Откуда-то послышалось скрипучее карканье вороны. Ее хриплые крики следовали один за другим с монотонной размеренностью метронома, как будто серая королева московских помоек вообразила себя кукушкой и вздумала накуковать кому-то небывало долгий век. Налетевший ветерок снова наморщил водную гладь; плавающий торчком окурок с золотым ободком вокруг фильтра качнулся пару раз, а потом тонкая папиросная бумага расклеилась, разбухший табак неотличимо смешался с остальным мусором, а освобожденный от груза фильтр горизонтально лег на воду. Мелкая волна накрыла его бурым ивовым листом, смотреть стало не на что, и Пермяков с облегчением отвел взгляд.

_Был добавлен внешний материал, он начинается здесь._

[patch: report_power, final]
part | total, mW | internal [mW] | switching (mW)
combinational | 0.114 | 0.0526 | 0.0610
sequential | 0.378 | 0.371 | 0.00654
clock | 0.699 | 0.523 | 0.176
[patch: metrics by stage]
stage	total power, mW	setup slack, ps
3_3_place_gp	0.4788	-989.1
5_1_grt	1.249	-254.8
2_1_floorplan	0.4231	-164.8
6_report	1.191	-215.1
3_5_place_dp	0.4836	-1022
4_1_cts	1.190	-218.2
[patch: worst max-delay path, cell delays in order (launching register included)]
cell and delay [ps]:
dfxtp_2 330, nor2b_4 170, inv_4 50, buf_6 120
==> src/rtl/player_motion_ctrl.sv <==
// Per-frame player kinematics: button conditioning, run, jump and gravity.
// State advances only on frame_tick so the renderer sees stable coordinates.
module player_motion_ctrl #(
   parameter int PLAYER_SIZE_X = 37,
   parameter int PLAYER_SIZE_Y = 42,
   parameter int SCREEN_W      = 640,
   parameter int GROUND_Y      = 400,
   parameter int START_X       = 40,
   parameter int RUN_SPEED     = 3,
   parameter int JUMP_VEL      = 12,
   parameter int GRAVITY       = 1,
   parameter int MAX_FALL      = 8
) (
   input  logic        VGA_clk,
   input  logic        rst,
   input  logic        frame_tick,
   input  logic [3:0]  game_state,
   input  logic        btn_left,
   input  logic        btn_right,
   input  logic        btn_jump,
   output logic [15:0] playerX,
   output logic [15:0] playerY,
   output logic        player_dir,
   output logic [3:0]  player_state
);
   localparam int X_MAX = SCREEN_W - PLAYER_SIZE_X;
   localparam logic [15:0]        LP_START_X = 16'(START_X);
   localparam logic [15:0]        LP_GROUND  = 16'(GROUND_Y);
   localparam logic [15:0]        LP_RUN     = 16'(RUN_SPEED);
   localparam logic [15:0]        LP_JUMP    = 16'(JUMP_VEL);
   localparam logic [15:0]        LP_XMAX    = 16'(X_MAX);
   localparam logic signed [7:0]  LP_VJUMP   = 8'(-JUMP_VEL);
   localparam logic signed [8:0]  LP_GRAV9   = 9'(GRAVITY);
   localparam logic signed [8:0]  LP_MAXF9   = 9'(MAX_FALL);
   localparam logic signed [16:0] LP_GND17   = 17'(GROUND_Y);

   if (PLAYER_SIZE_Y <= 0 || X_MAX <= 0 || JUMP_VEL > 127 || MAX_FALL > 127) begin : g_bad_param
      $error("player_motion_ctrl: illegal parameter set");
   end

   typedef enum logic [3:0] {
      S_IDLE = 4'd0,
      S_RUN  = 4'd1,
      S_JUMP = 4'd2,
      S_FALL = 4'd3
   } state_t;

   logic [2:0]        r_sync1, r_sync2;
   logic              r_jmp_d, r_jump_req;
   logic [15:0]       r_x, r_y;
   logic signed [7:0] r_vy;
   logic              r_dir;
   state_t            r_state;

   logic              w_left, w_right, w_jump;
   logic [16:0]       w_x_inc;
   logic signed [8:0] w_vy_sum, w_vy_fall;
   logic signed [16:0] w_y_sum;
   logic [15:0]       w_x_n, w_y_n;
   logic signed [7:0] w_vy_n;
   logic              w_dir_n;
   state_t            w_state_n, w_gnd_state;

   assign w_left  = r_sync2[0];
   assign w_right = r_sync2[1];
   // An edge arriving on the tick cycle itself still counts for that tick.
   assign w_jump  = r_jump_req | (r_sync2[2] & ~r_jmp_d);

   // State register
   always_ff @(posedge VGA_clk or posedge rst) begin
      if (rst) begin
         r_sync1    <= '0;
         r_sync2    <= '0;
         r_jmp_d    <= 1'b0;
         r_jump_req <= 1'b0;
         r_x        <= LP_START_X;
         r_y        <= LP_GROUND;
         r_vy       <= '0;
         r_dir      <= 1'b1;
         r_state    <= S_IDLE;
      end else begin
         r_sync1    <= {btn_jump, btn_right, btn_left};
         r_sync2    <= r_sync1;
         r_jmp_d    <= r_sync2[2];
         r_jump_req <= frame_tick ? 1'b0 : w_jump;
         r_x        <= w_x_n;
         r_y        <= w_y_n;
         r_vy       <= w_vy_n;
         r_dir      <= w_dir_n;
         r_state    <= w_state_n;
      end
   end

   // Next-state logic
   always_comb begin
      w_x_n       = r_x;
      w_y_n       = r_y;
      w_vy_n      = r_vy;
      w_dir_n     = r_dir;
      w_state_n   = r_state;
      w_x_inc     = {1'b0, r_x} + {1'b0, LP_RUN};
      w_vy_sum    = $signed({r_vy[7], r_vy}) + LP_GRAV9;
      w_vy_fall   = (w_vy_sum > LP_MAXF9) ? LP_MAXF9 : w_vy_sum;
      w_y_sum     = $signed({1'b0, r_y}) + $signed({{8{w_vy_fall[8]}}, w_vy_fall});
      w_gnd_state = (w_left ^ w_right) ? S_RUN : S_IDLE;
      if (frame_tick) begin
         if (game_state == 4'd1) begin
            if (w_left && !w_right) begin
               w_x_n   = (r_x < LP_RUN) ? 16'd0 : r_x - LP_RUN;
               w_dir_n = 1'b0;
            end else if (w_right && !w_left) begin
               w_x_n   = (w_x_inc > {1'b0, LP_XMAX}) ? LP_XMAX : w_x_inc[15:0];
               w_dir_n = 1'b1;
            end
            if (r_state == S_JUMP || r_state == S_FALL) begin
               if (w_y_sum >= LP_GND17) begin
                  w_y_n     = LP_GROUND;
                  w_vy_n    = '0;
                  w_state_n = w_gnd_state;
               end else if (w_y_sum[16]) begin
                  w_y_n     = '0;
                  w_vy_n    = '0;
                  w_state_n = S_FALL;
               end else begin
                  w_y_n     = w_y_sum[15:0];
                  w_vy_n    = w_vy_fall[7:0];
                  w_state_n = w_vy_fall[8] ? S_JUMP : S_FALL;
               end
            end else if (w_jump) begin
               w_y_n     = r_y - LP_JUMP;
               w_vy_n    = LP_VJUMP;
               w_state_n = S_JUMP;
            end else begin
               w_y_n     = LP_GROUND;
               w_vy_n    = '0;
               w_state_n = w_gnd_state;
            end
         end else if (game_state == 4'd0) begin
            w_x_n     = LP_START_X;
            w_y_n     = LP_GROUND;
            w_vy_n    = '0;
            w_dir_n   = 1'b1;
            w_state_n = S_IDLE;
         end
      end
   end

   // Outputs
   always_comb begin
      playerX      = r_x;
      playerY      = r_y;
      player_dir   = r_dir;
      player_state = r_state;
   end
endmodule
### src/rtl/param_memory.sv
// param_memory: single-port synchronous memory with a self-initialisation phase.
//
// After reset the block spends exactly DEPTH cycles in INIT, writing an init
// value to every word, then moves to RUN where normal read/write accesses are
// served. Reads are registered (latency 1) and read-first when combined with a
// write to the same cycle. Accesses attempted during INIT are dropped and
// flagged with a one-cycle err pulse.
//
// Build option:
//   PARAM_MEMORY_INIT_PATTERN_EN  defined   -> mem[i] = i mod 2**DATA_WIDTH
//                                 undefined -> mem[i] = 0
// Both builds take the same number of cycles to initialise.

module param_memory #(
    parameter int DATA_WIDTH = 8,
    parameter int ADDR_WIDTH = 8
) (
    input  logic                  clk,
    input  logic                  rst,
    input  logic                  ce,
    input  logic                  wren,
    input  logic                  rden,
    input  logic [ADDR_WIDTH-1:0] addr,
    input  logic [DATA_WIDTH-1:0] wr_data,
    output logic [DATA_WIDTH-1:0] rd_data,
    output logic                  rd_valid,
    output logic                  ready,
    output logic                  err
);

    localparam int DEPTH     = 1 << ADDR_WIDTH;
    // One extra bit so the counter can step past the last address without
    // wrapping back to zero.
    localparam int CNT_WIDTH = ADDR_WIDTH + 1;
    localparam logic [CNT_WIDTH-1:0] CNT_LAST = {1'b0, {ADDR_WIDTH{1'b1}}};

    typedef enum logic {
        ST_INIT = 1'b0,
        ST_RUN  = 1'b1
    } state_t;

    state_t                state;
    state_t                state_next;
    logic [CNT_WIDTH-1:0]  init_cnt;
    logic [CNT_WIDTH-1:0]  init_cnt_next;

    logic [DATA_WIDTH-1:0] mem [DEPTH];

    logic                  access_req;
    logic                  mem_we;
    logic [ADDR_WIDTH-1:0] mem_waddr;
    logic [DATA_WIDTH-1:0] mem_wdata;
    logic [DATA_WIDTH-1:0] init_value;
    logic                  rd_en;
    logic                  err_next;

    assign access_req = ce & (rden | wren);

`ifdef PARAM_MEMORY_INIT_PATTERN_EN
    // The init word is the address being initialised, zero-extended when the
    // data word is wider than the address and truncated when it is narrower.
    localparam int EXT_WIDTH = (DATA_WIDTH > ADDR_WIDTH) ? DATA_WIDTH : ADDR_WIDTH;
    logic [EXT_WIDTH-1:0] init_addr_ext;

    // Build the address-pattern init word from the current init address.
    always_comb begin
        init_addr_ext = EXT_WIDTH'(init_cnt[ADDR_WIDTH-1:0]);
        init_value    = init_addr_ext[DATA_WIDTH-1:0];
    end
`else
    assign init_value = '0;
`endif

    // Next-state and datapath control: INIT owns the write port, RUN hands it
    // to the user; reset suppresses every memory and read side effect.
    always_comb begin
        state_next    = state;
        init_cnt_next = init_cnt;
        mem_we        = 1'b0;
        mem_waddr     = addr;
        mem_wdata     = wr_data;
        rd_en         = 1'b0;
        err_next      = 1'b0;

        case (state)
            ST_INIT: begin
                mem_we        = 1'b1;
                mem_waddr     = init_cnt[ADDR_WIDTH-1:0];
                mem_wdata     = init_value;
                init_cnt_next = init_cnt + 1'b1;
                err_next      = access_req;
                if (init_cnt == CNT_LAST) begin
                    state_next = ST_RUN;
                end
            end
            ST_RUN: begin
                mem_we = ce & wren;
                rd_en  = ce & rden;
            end
            default: begin
                state_next    = ST_INIT;
                init_cnt_next = '0;
            end
        endcase

        if (rst) begin
            mem_we   = 1'b0;
            rd_en    = 1'b0;
            err_next = 1'b0;
        end
    end

    // State, init counter and status flags; ready follows the state that is
    // being entered so it rises on the same edge as the move to RUN.
    always_ff @(posedge clk) begin
        if (rst) begin
            state    <= ST_INIT;
            init_cnt <= '0;
            ready    <= 1'b0;
            err      <= 1'b0;
        end else begin
            state    <= state_next;
            init_cnt <= init_cnt_next;
            ready    <= (state_next == ST_RUN);
            err      <= err_next;
        end
    end

    // Registered read port: old contents are returned when a write to the
    // same word happens on the same edge.
    always_ff @(posedge clk) begin
        if (rst) begin
            rd_data  <= '0;
            rd_valid <= 1'b0;
        end else begin
            rd_valid <= rd_en;
            if (rd_en) begin
                rd_data <= mem[addr];
            end
        end
    end

    // Storage array write port, deliberately without reset so it maps onto
    // block RAM; contents only ever come from INIT or user writes.
    always_ff @(posedge clk) begin
        if (mem_we) begin
            mem[mem_waddr] <= mem_wdata;
        end
    end

endmodule
**src/rtl/rom_fifo_xfer_sched.sv**
```systemverilog
// Transmit-side ROM -> DCFIFO transfer scheduler (trclk domain).
// Two requesters post (base, length) descriptors. They are served round-robin.
// Each transfer reads the ROM one word at a time and pushes every word into the
// DCFIFO write port, stalling while the FIFO reports full.
module rom_fifo_xfer_sched #(
  parameter int AW = 10,
  parameter int DW = 32,
  parameter int LW = 11
) (
  input  logic          trclk,
  input  logic          reset,
  input  logic [1:0]    req,
  input  logic [AW-1:0] base0,
  input  logic [LW-1:0] len0,
  input  logic [AW-1:0] base1,
  input  logic [LW-1:0] len1,
  output logic [1:0]    gnt,
  output logic [1:0]    done,
  output logic          busy,
  output logic          active_id,
  output logic [AW-1:0] rom_addr,
  input  logic [DW-1:0] rom_q,
  input  logic          fifo_wrfull,
  output logic          fifo_wrreq,
  output logic [DW-1:0] fifo_data
);

  typedef enum logic [2:0] {
    S_IDLE,
    S_GRANT,
    S_READ,
    S_WRITE,
    S_DONE
  } state_t;

  state_t        state;
  logic          last;
  logic [LW-1:0] remaining;
  logic          win_id;
  logic [AW-1:0] base_sel;
  logic [LW-1:0] len_sel;

  function automatic logic [1:0] id_onehot(input logic id);
    return id ? 2'b10 : 2'b01;
  endfunction

  // Arbitration winner: a sole requester wins; on a tie the one that was not served last.
  always_comb begin
    win_id = req[1];
    if (req == 2'b11) win_id = ~last;
  end

  // Descriptor of the requester chosen at arbitration time.
  always_comb begin
    base_sel = active_id ? base1 : base0;
    len_sel  = active_id ? len1  : len0;
  end

  // Control FSM. rom_addr doubles as the running word address: it is loaded
  // with the base in GRANT, held through WRITE so rom_q stays stable while
  // the FIFO is full, and advances (mod 2**AW) on each accepted write.
  always_ff @(posedge trclk or posedge reset) begin
    if (reset) begin
      state     <= S_IDLE;
      gnt       <= 2'b00;
      done      <= 2'b00;
      busy      <= 1'b0;
      active_id <= 1'b0;
      last      <= 1'b1;
      rom_addr  <= '0;
      remaining <= '0;
    end else begin
      case (state)
        S_IDLE: begin
          if (|req) begin
            state     <= S_GRANT;
            gnt       <= id_onehot(win_id);
            busy      <= 1'b1;
            active_id <= win_id;
          end
        end
        S_GRANT: begin
          gnt       <= 2'b00;
          last      <= active_id;
          rom_addr  <= base_sel;
          remaining <= len_sel;
          if (len_sel == '0) begin
            state <= S_DONE;
            done  <= id_onehot(active_id);
          end else begin
            state <= S_READ;
          end
        end
        S_READ: begin
          state <= S_WRITE;
        end
        S_WRITE: begin
          if (!fifo_wrfull) begin
            rom_addr  <= rom_addr + AW'(1);
            remaining <= remaining - LW'(1);
            if (remaining == LW'(1)) begin
              state <= S_DONE;
              done  <= id_onehot(active_id);
            end else begin
              state <= S_READ;
            end
          end
        end
        S_DONE: begin
          done  <= 2'b00;
          busy  <= 1'b0;
          state <= S_IDLE;
        end
        default: begin
          state <= S_IDLE;
          gnt   <= 2'b00;
          done  <= 2'b00;
          busy  <= 1'b0;
        end
      endcase
    end
  end

  // FIFO write port: ROM data passes straight through; a write is issued
  // only in WRITE and never while the FIFO is full.
  always_comb begin
    fifo_wrreq = (state == S_WRITE) && !fifo_wrfull;
    fifo_data  = rom_q;
  end

endmodule
```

— Объяснись, — потребовал он.

— Охотно, — попыхивая дымком, сказал Буров. — Следствие может думать все, что ему заблагорассудится. Но мы-то с тобой знаем, что это никакой не несчастный случай, а результат чьей-то виртуозной, я бы даже сказал филигранной, работы. Согласен, иначе нам нельзя, и я погорячился, когда напомнил тебе о лихой молодости: шашки наголо и так далее. Рисковать мы теперь не имеем права, но все хорошо в меру, в том числе и осторожность, и профессионализм.

— Меру надо знать во всем, даже в чувстве меры, — иронически усмехаясь, ввернул старую английскую поговорку Андрей Родионович. — К чему это ты, не пойму.